*** INFORMATION Section Begins ***
## config.mk

```make
export PLATFORM = sky130hd
export DESIGN_NAME = ldb_cell
export DESIGN_NICKNAME = d
export VERILOG_FILES = /design/src/design/ldb_pkg.sv /design/src/design/ldb_cell.sv
export SDC_FILE = /design/constraint.sdc
export NUM_CORES = 1
export LEC_CHECK = 0
export ABC_AREA = 1
export BUFFER_PORTS_ARGS = -buffer_cell sky130_fd_sc_hd__buf_2
export CORE_ASPECT_RATIO = 0.8
export CORE_MARGIN = 4
export CORE_UTILIZATION = 40
export DETAILED_ROUTE_END_ITERATION = 16
export GPL_ROUTABILITY_DRIVEN = 0
export GPL_TIMING_DRIVEN = 1
export PLACE_DENSITY = 0.67
export SKIP_CTS_REPAIR_TIMING = 1
export SLEW_MARGIN = 40
export SYNTH_ARGS = -nofsm -noshare
export SYNTH_HDL_FRONTEND = slang
export SYNTH_SLANG_ARGS = --single-unit
```

## constraint.sdc

```tcl
create_clock -name clk -period 4.6 [get_ports clk]
set_input_delay 0.46 -clock clk [delete_from_list [all_inputs] [get_ports clk]]
set_output_delay 0.46 -clock clk [all_outputs]
set_load 0.01 [all_outputs]
```

## src/design/ldb_pkg.sv

```systemverilog
package ldb_pkg;

  // Field widths
  localparam int LATW = 31;
  localparam int LONW = 32;
  localparam int SCW  = 32;
  localparam int DW   = 36;
  localparam int BW   = 25;

  // Offset magnitude in 1/1024 m, CORDIC datapath widths
  localparam int OFW  = 42;
  localparam int GRD  = 16;
  localparam int XW   = 60;
  localparam int YW   = XW + 1;
  localparam int ZW   = 28;
  localparam int A16W = 23;

  localparam int CORDIC_STEPS_DEF = 24;
  localparam int CORDIC_STEPS_MAX = 32;

  // Configuration register indexes
  localparam int CFG_IW = 1;
  localparam logic [CFG_IW-1:0] REG_EAST_SCALE  = 1'd0;
  localparam logic [CFG_IW-1:0] REG_NORTH_SCALE = 1'd1;

  localparam logic [SCW-1:0] EAST_SCALE_RST  = 32'd47811147;
  localparam logic [SCW-1:0] NORTH_SCALE_RST = 32'd47811147;

  localparam logic [63:0]     ROUND22    = 64'd2097152;
  localparam logic [31:0]     INV_GAIN   = 32'd2608131496;
  localparam logic [ZW-2:0]   DEG90_Q20  = 27'd94371840;
  localparam logic [A16W-1:0] DEG90_Q16  = 23'd5898240;
  localparam logic signed [BW-1:0] DEG180_Q16 = 25'sd11796480;

  // atan(2^-i) in 2^-20 degree
  localparam logic [ZW-2:0] ATAN_Q20 [CORDIC_STEPS_MAX] = '{
    27'd47185920, 27'd27855475, 27'd14718068, 27'd7471121,
    27'd3750058,  27'd1876857,  27'd938658,   27'd469357,
    27'd234682,   27'd117342,   27'd58671,    27'd29335,
    27'd14668,    27'd7334,     27'd3667,     27'd1833,
    27'd917,      27'd458,      27'd229,      27'd115,
    27'd57,       27'd29,       27'd14,       27'd7,
    27'd4,        27'd2,        27'd1,        27'd0,
    27'd0,        27'd0,        27'd0,        27'd0
  };

  typedef struct packed {
    logic           north_neg;
    logic           east_neg;
    logic           n_zero;
    logic           e_zero;
    logic [OFW-1:0] byp_mag;
  } ldb_side_t;

  typedef struct packed {
    logic [XW-1:0]        x;
    logic signed [YW-1:0] y;
    logic signed [ZW-1:0] z;
    ldb_side_t            side;
  } ldb_vec_t;

endpackage

```

## src/design/ldb_cell.sv

```systemverilog
module ldb_cell #(
  parameter int STEP = 0
) (
  input  logic              clk,
  input  logic              rst_n,
  input  logic              adv,
  input  logic              in_vld,
  input  ldb_pkg::ldb_vec_t in_vec,
  output logic              out_vld,
  output ldb_pkg::ldb_vec_t out_vec
);
  import ldb_pkg::*;

  localparam logic signed [ZW-1:0] TSTEP = $signed({1'b0, ATAN_Q20[STEP]});

  logic [XW-1:0]        sx;
  logic [YW-1:0]        ay;
  logic [YW-1:0]        ay_sh;
  logic signed [YW-1:0] sx_s;
  ldb_vec_t             vec_nxt;
  ldb_vec_t             vec_r;
  logic                 vld_r;

  always_comb begin
    sx    = in_vec.x >> STEP;
    sx_s  = $signed({1'b0, sx});
    ay    = in_vec.y[YW-1] ? $unsigned(-in_vec.y) : $unsigned(in_vec.y);
    ay_sh = ay >> STEP;
    vec_nxt      = in_vec;
    vec_nxt.x    = in_vec.x + ay_sh[XW-1:0];
    // rotate towards y = 0, from the old x and y
    if (!in_vec.y[YW-1]) begin
      vec_nxt.y = in_vec.y - sx_s;
      vec_nxt.z = in_vec.z + TSTEP;
    end else begin
      vec_nxt.y = in_vec.y + sx_s;
      vec_nxt.z = in_vec.z - TSTEP;
    end
  end

  always_ff @(posedge clk) begin
    if (!rst_n) begin
      vld_r <= 1'b0;
    end else if (adv) begin
      vld_r <= in_vld;
    end
  end

  always_ff @(posedge clk) begin
    if (adv) begin
      vec_r <= vec_nxt;
    end
  end

  assign out_vld = vld_r;
  assign out_vec = vec_r;

endmodule

```

==> qor.csv <==
metric,value,unit
r2r-end,out_vld,
drc,0,
path_delay_family,compound AO/OA/AOI/OAI gates,
finalMaxSlewViolations,0,
gr-usage-all-layers,27.4,%
fin_tns_setup,0,ns
slew_headroom,44.8,%
start_util,40.8,%
wl_per_cell,18.3,µm
synth-edff-count,194,
grt_antenna_before_repair,29,
ios,395,
critPathMaxStageDelay,0.40,ns
place_area,23300,µm²
ys_ff_latch,195,
fmax,0.264,GHz
die_h,211,µm
worstPathMaxFanout,5,
synthArstFlopShare,0,%
antenna_left,0,
setup_violations,0,
hpwl,66800,µm
portBuffers,394,
first_pass_iters,6,
holdPathEnd,out_vec[4],
die_w,261,µm
num_vias,21700,
tightest_slew,0.828,ns
yosysSeqAreaShare,28.5,%
post-route-period-util,82.2,%
final_cell_mix,"1110 x nand2_1, 572 x inv_1, 393 x buf_2",
finalInstanceArea,24000,µm²
p_leak,0.0128,µW
rsz0062_at_grt,false,
cp_cell_sequence,"buf_2, nor2_1, nand3_1, nor2_1, nand4_1, o21ai_2, o21ai_0, nand2_1, nand2_1, ha_1, a21oi_1, o21ai_0, a21oi_1, nand2_1, a21oi_1, nand2_1, nand2_1, nand2_1",
viasPerCell,5.08,
wl,77900,µm
cts_tree,yes,
hold_path_depth,1,
core,50200,µm²
grt_pass1_wl,114000,µm
fillCellCount,5243,
period_minus_slack,3.78,ns
syn_area,20500,µm²
slowest_stage,a21oi_1,
drtIter0Drc,2790,
drive_above_1_share,14.6,%
rr_startpoint,out_vld,
crit_arrival,4.00,ns
status,"complete, no violations",
end_kind,flop,
die_area,55000,µm²
fin_skew,0,ns
syn-instance-count,3167,
fin_nets,3923,
power_density,291,nW/µm²
ys_types,49,
grt_max_degree,85,
clk_pin_slew,0.09,ns
numCtsBuffers,17,
cpMostUsedCell,nand2_1,
avgSynthCellArea,6.48,µm²
htree_num_levels,4,
start_kind,input pin,
rows,73,
reg2reg_slack,3.95,ns
insertion_delay,0.50,ns
ff2ff_path_depth,2,
worstPathRequired,4.82,ns
area_delta_synth_final,17.0,%
yosys_warnings,0,
hp-class,in2reg,
path_depth,18,
syn-num-nets,3520,
cts.sinks,195,
grt_pass1_vias,19500,
grt_overflow,0,
synth_top_flop_cell,edfxtp_1,
dp.cells,4226,
vdd_drop_max,0.000222,V
max-cap-violations,0,
fin_cells,4265,
cts_buffer_depth,2,
holdCritStartpoint,in_vec[4],
path_buf_inv,1,
path_class,in2reg,
layout_commonest_cell,nand2_1,
hold_viol,0,
clock-root-buffer,clkbuf_16,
*** INFORMATION Section Ends ***
WHAT TO PRODUCE
Check all the records above and select each line where the string "constraint" is found.

RESPONSE FOR THIS EXERCISE
export SDC_FILE = /design/constraint.sdc
## constraint.sdc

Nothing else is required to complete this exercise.